Outer Thigh Lift:
Move the cable to the bottom position before attacking the ankle strap. Stand with your left side towards the cable and weight stack. Lift your right leg in a straight line, out to the side, and try to turn your foot inwards while let your heel lead. Make sure that you do not tip your body sideways. Stay in an upright position. Resist the weights, and lower your leg back down slowly. Stop lowering your leg before the weight touches down. Lift your leg up yet again and repeat the process to complete a set. Make sure that the weight does not pull your leg down to the floor throughout the set. Repeat the process on the other leg as well.
Inner Thigh Lift:
Keep your ankle strap on, and keep the cable in the same position that you used for the outer thigh lift. However, this time around, you have to stand left side towards the cable and weight stack. Try bringing your right leg across your body, and let the heel lead the way. Make sure that you avoid twisting your hips. Keep them facing forward. Resist the weights and lower down your leg back slowly. Stop before the weight touches down. Repeat the process to complete a set. Make sure that the weights do not pull your leg back down on the floor throughout the set. Repeat the process on the other leg as well.

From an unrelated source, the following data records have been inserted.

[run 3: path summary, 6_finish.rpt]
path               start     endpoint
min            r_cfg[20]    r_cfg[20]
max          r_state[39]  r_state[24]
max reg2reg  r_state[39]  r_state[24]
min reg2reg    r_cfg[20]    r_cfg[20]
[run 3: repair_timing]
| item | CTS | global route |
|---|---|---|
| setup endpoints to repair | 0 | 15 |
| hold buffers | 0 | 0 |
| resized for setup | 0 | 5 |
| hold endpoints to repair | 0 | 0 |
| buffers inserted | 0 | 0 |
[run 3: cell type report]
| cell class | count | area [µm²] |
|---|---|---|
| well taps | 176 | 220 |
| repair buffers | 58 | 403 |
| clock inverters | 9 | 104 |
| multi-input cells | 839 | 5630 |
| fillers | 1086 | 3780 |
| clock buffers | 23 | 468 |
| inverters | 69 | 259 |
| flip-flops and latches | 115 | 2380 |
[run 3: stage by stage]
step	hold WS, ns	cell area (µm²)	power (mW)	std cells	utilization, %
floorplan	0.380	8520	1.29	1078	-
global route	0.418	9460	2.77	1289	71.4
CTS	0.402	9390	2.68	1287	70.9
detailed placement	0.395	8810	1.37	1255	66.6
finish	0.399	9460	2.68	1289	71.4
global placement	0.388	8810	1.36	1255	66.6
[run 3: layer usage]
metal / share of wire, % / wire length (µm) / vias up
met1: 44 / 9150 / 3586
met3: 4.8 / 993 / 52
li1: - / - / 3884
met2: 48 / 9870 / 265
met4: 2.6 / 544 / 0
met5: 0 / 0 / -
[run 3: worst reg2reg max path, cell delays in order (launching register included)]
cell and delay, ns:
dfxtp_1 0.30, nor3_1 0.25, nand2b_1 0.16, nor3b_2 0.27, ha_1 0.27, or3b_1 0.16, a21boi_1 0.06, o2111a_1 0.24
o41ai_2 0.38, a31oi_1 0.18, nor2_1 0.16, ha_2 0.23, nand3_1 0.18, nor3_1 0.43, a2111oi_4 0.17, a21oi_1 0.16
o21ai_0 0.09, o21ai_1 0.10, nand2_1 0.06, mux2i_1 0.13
==> src/design/pat_pkg.sv <==
package pat_pkg;

    localparam int NUM_SLOTS = 8;
    localparam int SLOT_W = 3;
    localparam int TIME_W = 48;
    localparam int PERIOD_W = 32;
    localparam int MAX_FIRES = 64;
    localparam int FIRE_CNT_W = $clog2(MAX_FIRES);
    localparam logic [PERIOD_W-1:0] FRAME_RESET = PERIOD_W'(486000000 / 4 / 60);

    // Operation of the shared adder.
    typedef enum logic [1:0] {
        U_ADD = 2'b01,
        U_CMP = 2'b10
    } t_unit_op;

    typedef struct packed {
        t_unit_op             op;
        logic [TIME_W-1:0]    a;
        logic [TIME_W-1:0]    b;
    } t_unit_req;

endpackage
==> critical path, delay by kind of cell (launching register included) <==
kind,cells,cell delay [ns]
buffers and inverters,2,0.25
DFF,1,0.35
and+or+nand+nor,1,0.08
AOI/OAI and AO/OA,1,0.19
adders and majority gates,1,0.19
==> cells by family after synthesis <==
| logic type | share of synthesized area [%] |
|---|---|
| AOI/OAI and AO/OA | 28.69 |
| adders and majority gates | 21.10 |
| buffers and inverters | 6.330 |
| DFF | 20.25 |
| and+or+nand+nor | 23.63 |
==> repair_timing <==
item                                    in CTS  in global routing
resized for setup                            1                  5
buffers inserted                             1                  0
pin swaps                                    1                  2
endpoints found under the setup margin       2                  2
**src/rtl/core/pfcp_pkg.sv**
```systemverilog
`timescale 1ns / 1ps
// ----------------------------------------------------------------------------
// pfcp_pkg
// types, character codes and helpers of the pixel flood command parser
// ----------------------------------------------------------------------------
package pfcp_pkg;

	localparam int unsigned COORD_W   = 13;
	localparam int unsigned BYTE_W    = 8;
	localparam int unsigned COLOR_W   = 8;
	localparam int unsigned RGB_W     = 24;
	localparam int unsigned KIND_W    = 2;
	localparam int unsigned CFG_IDX_W = 1;
	localparam int unsigned HEX_CNT_W = 3;
	localparam int unsigned NIBBLE_W  = 4;

	// result kinds
	localparam logic [KIND_W-1:0] KIND_PIXEL = 2'd0;
	localparam logic [KIND_W-1:0] KIND_SIZE  = 2'd1;
	localparam logic [KIND_W-1:0] KIND_ERROR = 2'd2;

	// register indexes
	localparam logic [CFG_IDX_W-1:0] REG_FRAME_WIDTH  = 1'b0;
	localparam logic [CFG_IDX_W-1:0] REG_FRAME_HEIGHT = 1'b1;

	localparam logic [COORD_W-1:0] FRAME_WIDTH_RST  = 13'd64;
	localparam logic [COORD_W-1:0] FRAME_HEIGHT_RST = 13'd32;

	// characters
	localparam logic [BYTE_W-1:0] CH_NL    = 8'h0A;
	localparam logic [BYTE_W-1:0] CH_TAB   = 8'h09;
	localparam logic [BYTE_W-1:0] CH_VT    = 8'h0B;
	localparam logic [BYTE_W-1:0] CH_FF    = 8'h0C;
	localparam logic [BYTE_W-1:0] CH_CR    = 8'h0D;
	localparam logic [BYTE_W-1:0] CH_SPACE = 8'h20;
	localparam logic [BYTE_W-1:0] CH_PLUS  = 8'h2B;
	localparam logic [BYTE_W-1:0] CH_MINUS = 8'h2D;
	localparam logic [BYTE_W-1:0] CH_0     = 8'h30;
	localparam logic [BYTE_W-1:0] CH_9     = 8'h39;
	localparam logic [BYTE_W-1:0] CH_UA    = 8'h41;
	localparam logic [BYTE_W-1:0] CH_UF    = 8'h46;
	localparam logic [BYTE_W-1:0] CH_LA    = 8'h61;
	localparam logic [BYTE_W-1:0] CH_LF    = 8'h66;
	localparam logic [BYTE_W-1:0] CH_E     = 8'h45;
	localparam logic [BYTE_W-1:0] CH_I     = 8'h49;
	localparam logic [BYTE_W-1:0] CH_P     = 8'h50;
	localparam logic [BYTE_W-1:0] CH_S     = 8'h53;
	localparam logic [BYTE_W-1:0] CH_X     = 8'h58;
	localparam logic [BYTE_W-1:0] CH_Z     = 8'h5A;

	// sixth colour digit is taken when the count reads this
	localparam logic [HEX_CNT_W-1:0] HEX_LAST = 3'd5;
	localparam logic [NIBBLE_W-1:0]  HEX_ALPHA_OFS = 4'd10;

	typedef enum logic [13:0] {
		PH_START   = 14'b00000000000001,
		PH_S1      = 14'b00000000000010,
		PH_S2      = 14'b00000000000100,
		PH_S3      = 14'b00000000001000,
		PH_STAIL   = 14'b00000000010000,
		PH_P1      = 14'b00000000100000,
		PH_P2      = 14'b00000001000000,
		PH_XPRE    = 14'b00000010000000,
		PH_XNUM    = 14'b00000100000000,
		PH_YPRE    = 14'b00001000000000,
		PH_YNUM    = 14'b00010000000000,
		PH_HEX     = 14'b00100000000000,
		PH_PTAIL   = 14'b01000000000000,
		PH_DISCARD = 14'b10000000000000
	} phase_t;

	typedef struct packed {
		logic              emit;
		logic [KIND_W-1:0]  kind;
		logic [COORD_W-1:0] x;
		logic [COORD_W-1:0] y;
		logic [RGB_W-1:0]   rgb;
	} result_t;

	function automatic logic is_skip_space(input logic [BYTE_W-1:0] c);
		return (c == CH_SPACE) || (c == CH_TAB) || (c == CH_VT) || (c == CH_FF) ||
			(c == CH_CR);
	endfunction

	function automatic logic is_digit(input logic [BYTE_W-1:0] c);
		return c inside {[CH_0:CH_9]};
	endfunction

	function automatic logic is_hex(input logic [BYTE_W-1:0] c);
		return (c inside {[CH_0:CH_9]}) || (c inside {[CH_UA:CH_UF]}) ||
			(c inside {[CH_LA:CH_LF]});
	endfunction

	// value of a hex digit, meaningless for other bytes
	function automatic logic [NIBBLE_W-1:0] hex_value(input logic [BYTE_W-1:0] c);
		logic [NIBBLE_W-1:0] v;
		if (c inside {[CH_0:CH_9]}) begin
			v = NIBBLE_W'(c - CH_0);
		end else if (c inside {[CH_UA:CH_UF]}) begin
			v = NIBBLE_W'(c - CH_UA) + HEX_ALPHA_OFS;
		end else begin
			v = NIBBLE_W'(c - CH_LA) + HEX_ALPHA_OFS;
		end
		return v;
	endfunction

endpackage

```
**src/rtl/core/pixel_flood_command_parser.sv**
```systemverilog
`timescale 1ns / 1ps
// ----------------------------------------------------------------------------
// pixel_flood_command_parser
// text command parser for a pixel flood display: size queries and pixel writes
// ----------------------------------------------------------------------------
// The block eats the command stream one byte per clock while in_stall is low.
// Each byte goes into an input register, the line parser updates its state
// from that register, and any result lands in the output register behind
// out_valid. Sustained rate is one byte per cycle while in_stall is low; it
// is set by the single parser stage. A byte that gives no result
// never waits for the output side, and a new byte is taken while a result
// waits to be picked up; in_stall rises only when the byte in the input
// register would give a second result while the first one is still held.
// Results: kind 0 is a pixel write (x, y, colour), kind 1 a size reply that
// carries frame_width and frame_height with colour zero, kind 2 a malformed
// or out-of-range line with all other fields zero; the rest of that line is
// dropped. Register 0 is frame_width, register 1 frame_height; writes are
// always taken and apply at once.
module pixel_flood_command_parser #(
	parameter int unsigned COORD_BITS = 12
) (
	input  logic                                 clk,
	input  logic                                 arst_n,
	// command byte channel
	input  logic                                 in_valid,
	output logic                                 in_stall,
	input  logic [pfcp_pkg::BYTE_W-1:0]          data_byte,
	// result channel
	output logic                                 out_valid,
	input  logic                                 out_stall,
	output logic [pfcp_pkg::KIND_W-1:0]          result_kind,
	output logic [pfcp_pkg::COORD_W-1:0]         coord_x,
	output logic [pfcp_pkg::COORD_W-1:0]         coord_y,
	output logic [pfcp_pkg::COLOR_W-1:0]         red,
	output logic [pfcp_pkg::COLOR_W-1:0]         green,
	output logic [pfcp_pkg::COLOR_W-1:0]         blue,
	// register write channel
	input  logic                                 cfg_valid,
	output logic                                 cfg_ready,
	input  logic [pfcp_pkg::CFG_IDX_W-1:0]       cfg_index,
	input  logic [pfcp_pkg::COORD_W-1:0]         cfg_data
);

	// frame size registers
	logic [pfcp_pkg::COORD_W-1:0] frame_width_q;
	logic [pfcp_pkg::COORD_W-1:0] frame_height_q;

	// input stage
	logic                         valid_s1;
	logic [pfcp_pkg::BYTE_W-1:0]  byte_s1;

	// output stage
	logic                         out_valid_q;
	pfcp_pkg::result_t            result_q;

	pfcp_pkg::result_t            res;
	logic                         advance;
	logic                         out_free;

	assign cfg_ready = 1'b1;

	always_ff @(posedge clk or negedge arst_n) begin
		if (!arst_n) begin
			frame_width_q  <= pfcp_pkg::FRAME_WIDTH_RST;
			frame_height_q <= pfcp_pkg::FRAME_HEIGHT_RST;
		end else if (cfg_valid && cfg_ready) begin
			case (cfg_index)
				pfcp_pkg::REG_FRAME_WIDTH:  frame_width_q  <= cfg_data;
				pfcp_pkg::REG_FRAME_HEIGHT: frame_height_q <= cfg_data;
				default: ;
			endcase
		end
	end

	// output slot can take a result this cycle
	assign out_free = !out_valid_q || !out_stall;

	// the byte in the input register moves on unless its result has no slot
	assign advance  = valid_s1 && (!res.emit || out_free);

	// the input register refills whenever it empties or moves on
	assign in_stall = valid_s1 && !advance;

	always_ff @(posedge clk or negedge arst_n) begin
		if (!arst_n) begin
			valid_s1 <= 1'b0;
		end else if (!in_stall) begin
			valid_s1 <= in_valid;
		end
	end

	always_ff @(posedge clk) begin
		if (!in_stall && in_valid) begin
			byte_s1 <= data_byte;
		end
	end

	pfcp_parser #(
		.COORD_BITS(COORD_BITS)
	) u_parser (
		.clk          (clk),
		.arst_n       (arst_n),
		.step         (advance),
		.data_byte    (byte_s1),
		.frame_width  (frame_width_q),
		.frame_height (frame_height_q),
		.res          (res)
	);

	// result register
	always_ff @(posedge clk or negedge arst_n) begin
		if (!arst_n) begin
			out_valid_q <= 1'b0;
		end else if (advance && res.emit) begin
			out_valid_q <= 1'b1;
		end else if (!out_stall) begin
			out_valid_q <= 1'b0;
		end
	end

	always_ff @(posedge clk) begin
		if (advance && res.emit) begin
			result_q <= res;
		end
	end

	assign out_valid   = out_valid_q;
	assign result_kind = result_q.kind;
	assign coord_x     = result_q.x;
	assign coord_y     = result_q.y;
	assign red         = result_q.rgb[3*pfcp_pkg::COLOR_W-1:2*pfcp_pkg::COLOR_W];
	assign green       = result_q.rgb[2*pfcp_pkg::COLOR_W-1:pfcp_pkg::COLOR_W];
	assign blue        = result_q.rgb[pfcp_pkg::COLOR_W-1:0];

endmodule

```
**src/rtl/core/pfcp_parser.sv**
```systemverilog
`timescale 1ns / 1ps
// ----------------------------------------------------------------------------
// pfcp_parser
// line state machine: takes one byte per step and forms at most one result
// ----------------------------------------------------------------------------
module pfcp_parser #(
	parameter int unsigned COORD_BITS = 12
) (
	input  logic                               clk,
	input  logic                               arst_n,
	input  logic                               step,
	input  logic [pfcp_pkg::BYTE_W-1:0]        data_byte,
	input  logic [pfcp_pkg::COORD_W-1:0]       frame_width,
	input  logic [pfcp_pkg::COORD_W-1:0]       frame_height,
	output pfcp_pkg::result_t                  res
);

	localparam int unsigned ACC_W = COORD_BITS + 1;
	localparam int unsigned CMP_W = (ACC_W > pfcp_pkg::COORD_W) ? ACC_W : pfcp_pkg::COORD_W;
	localparam int unsigned MUL_W = ACC_W + 4;
	localparam logic [ACC_W-1:0] SAT_LIMIT = {1'b1, {COORD_BITS{1'b0}}};

	pfcp_pkg::phase_t                     phase_q, phase_d;
	logic [ACC_W-1:0]                     acc_q, acc_d;
	logic                                 neg_q, neg_d;
	logic                                 seen_q, seen_d;
	logic [pfcp_pkg::COORD_W-1:0]         col_q, col_d;
	logic [pfcp_pkg::RGB_W-1:0]           color_q, color_d;
	logic [pfcp_pkg::HEX_CNT_W-1:0]       hex_cnt_q, hex_cnt_d;

	logic [pfcp_pkg::NIBBLE_W-1:0]        dval;
	logic [MUL_W-1:0]                     prod;
	logic [ACC_W-1:0]                     acc_sat;
	logic [pfcp_pkg::COORD_W-1:0]         bound;
	logic                                 fits;

	// accumulator * 10 + digit, saturating
	always_comb begin
		dval    = pfcp_pkg::NIBBLE_W'(data_byte - pfcp_pkg::CH_0);
		prod    = (MUL_W'(acc_q) << 3) + (MUL_W'(acc_q) << 1) + MUL_W'(dval);
		acc_sat = (prod > MUL_W'(SAT_LIMIT)) ? SAT_LIMIT : prod[ACC_W-1:0];
	end

	// range check of the finished number
	always_comb begin
		bound = (phase_q == pfcp_pkg::PH_YNUM) ? frame_height : frame_width;
		fits  = !(neg_q && (acc_q != '0)) && (CMP_W'(acc_q) < CMP_W'(bound)) &&
			!acc_q[COORD_BITS];
	end

	always_comb begin
		phase_d   = phase_q;
		acc_d     = acc_q;
		neg_d     = neg_q;
		seen_d    = seen_q;
		col_d     = col_q;
		color_d   = color_q;
		hex_cnt_d = hex_cnt_q;
		res       = '0;

		case (phase_q)
			pfcp_pkg::PH_START: begin
				if (data_byte == pfcp_pkg::CH_S) begin
					phase_d = pfcp_pkg::PH_S1;
				end else if (data_byte == pfcp_pkg::CH_P) begin
					phase_d = pfcp_pkg::PH_P1;
				end else begin
					res.emit = 1'b1;
				end
			end
			pfcp_pkg::PH_S1: begin
				if (data_byte == pfcp_pkg::CH_I) phase_d = pfcp_pkg::PH_S2;
				else res.emit = 1'b1;
			end
			pfcp_pkg::PH_S2: begin
				if (data_byte == pfcp_pkg::CH_Z) phase_d = pfcp_pkg::PH_S3;
				else res.emit = 1'b1;
			end
			pfcp_pkg::PH_S3: begin
				if (data_byte == pfcp_pkg::CH_E) phase_d = pfcp_pkg::PH_STAIL;
				else res.emit = 1'b1;
			end
			pfcp_pkg::PH_STAIL: begin
				if (data_byte == pfcp_pkg::CH_NL) begin
					phase_d  = pfcp_pkg::PH_START;
					res.emit = 1'b1;
					res.kind = pfcp_pkg::KIND_SIZE;
					res.x    = frame_width;
					res.y    = frame_height;
				end
			end
			pfcp_pkg::PH_P1: begin
				if (data_byte == pfcp_pkg::CH_X) phase_d = pfcp_pkg::PH_P2;
				else res.emit = 1'b1;
			end
			pfcp_pkg::PH_P2: begin
				if (data_byte == pfcp_pkg::CH_SPACE) phase_d = pfcp_pkg::PH_XPRE;
				else res.emit = 1'b1;
			end
			pfcp_pkg::PH_XPRE, pfcp_pkg::PH_YPRE: begin
				if (!pfcp_pkg::is_skip_space(data_byte)) begin
					acc_d  = '0;
					neg_d  = 1'b0;
					seen_d = 1'b0;
					if ((data_byte == pfcp_pkg::CH_PLUS) || (data_byte == pfcp_pkg::CH_MINUS)) begin
						neg_d   = (data_byte == pfcp_pkg::CH_MINUS);
						phase_d = (phase_q == pfcp_pkg::PH_XPRE) ? pfcp_pkg::PH_XNUM :
							pfcp_pkg::PH_YNUM;
					end else if (pfcp_pkg::is_digit(data_byte)) begin
						// a single digit is below the saturation limit when COORD_BITS is 4 or more
						acc_d   = ACC_W'(dval);
						seen_d  = 1'b1;
						phase_d = (phase_q == pfcp_pkg::PH_XPRE) ? pfcp_pkg::PH_XNUM :
							pfcp_pkg::PH_YNUM;
					end else begin
						res.emit = 1'b1;
					end
				end
			end
			pfcp_pkg::PH_XNUM, pfcp_pkg::PH_YNUM: begin
				if (pfcp_pkg::is_digit(data_byte)) begin
					acc_d  = acc_sat;
					seen_d = 1'b1;
				end else if ((data_byte == pfcp_pkg::CH_SPACE) && seen_q && fits) begin
					if (phase_q == pfcp_pkg::PH_XNUM) begin
						col_d   = pfcp_pkg::COORD_W'(acc_q);
						phase_d = pfcp_pkg::PH_YPRE;
					end else begin
						color_d   = '0;
						hex_cnt_d = '0;
						phase_d   = pfcp_pkg::PH_HEX;
					end
				end else begin
					res.emit = 1'b1;
				end
			end
			pfcp_pkg::PH_HEX: begin
				if (pfcp_pkg::is_hex(data_byte)) begin
					color_d   = {color_q[pfcp_pkg::RGB_W-pfcp_pkg::NIBBLE_W-1:0],
						pfcp_pkg::hex_value(data_byte)};
					hex_cnt_d = hex_cnt_q + 1'b1;
					if (hex_cnt_q == pfcp_pkg::HEX_LAST) phase_d = pfcp_pkg::PH_PTAIL;
				end else begin
					res.emit = 1'b1;
				end
			end
			pfcp_pkg::PH_PTAIL: begin
				if (data_byte == pfcp_pkg::CH_NL) begin
					phase_d  = pfcp_pkg::PH_START;
					res.emit = 1'b1;
					res.kind = pfcp_pkg::KIND_PIXEL;
					res.x    = col_q;
					res.y    = pfcp_pkg::COORD_W'(acc_q);
					res.rgb  = color_q;
				end
			end
			pfcp_pkg::PH_DISCARD: begin
				if (data_byte == pfcp_pkg::CH_NL) phase_d = pfcp_pkg::PH_START;
			end
			default: begin
				phase_d = pfcp_pkg::PH_START;
			end
		endcase

		// every emit left without a kind is a fault: drop the rest of the line
		if (res.emit && (res.kind == pfcp_pkg::KIND_PIXEL) &&
			(phase_q != pfcp_pkg::PH_PTAIL)) begin
			res.kind = pfcp_pkg::KIND_ERROR;
			phase_d  = (data_byte == pfcp_pkg::CH_NL) ? pfcp_pkg::PH_START :
				pfcp_pkg::PH_DISCARD;
		end
	end

	always_ff @(posedge clk or negedge arst_n) begin
		if (!arst_n) begin
			phase_q   <= pfcp_pkg::PH_START;
			acc_q     <= '0;
			neg_q     <= 1'b0;
			seen_q    <= 1'b0;
			col_q     <= '0;
			color_q   <= '0;
			hex_cnt_q <= '0;
		end else if (step) begin
			phase_q   <= phase_d;
			acc_q     <= acc_d;
			neg_q     <= neg_d;
			seen_q    <= seen_d;
			col_q     <= col_d;
			color_q   <= color_d;
			hex_cnt_q <= hex_cnt_d;
		end
	end

endmodule

```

Keep the cable and ankle strap in the same position. However, change your standing position. In this exercise, you will be facing the cable and weight stack. Lift your leg in a straight manner right towards the back. Make sure that your toes remain pointing forward while your leg does not drift out sideways. In addition, prevent your body from tipping forwards to add extra effort. Remain standing straight throughout the set. Lower your leg downwards, but stop before the weight touches down.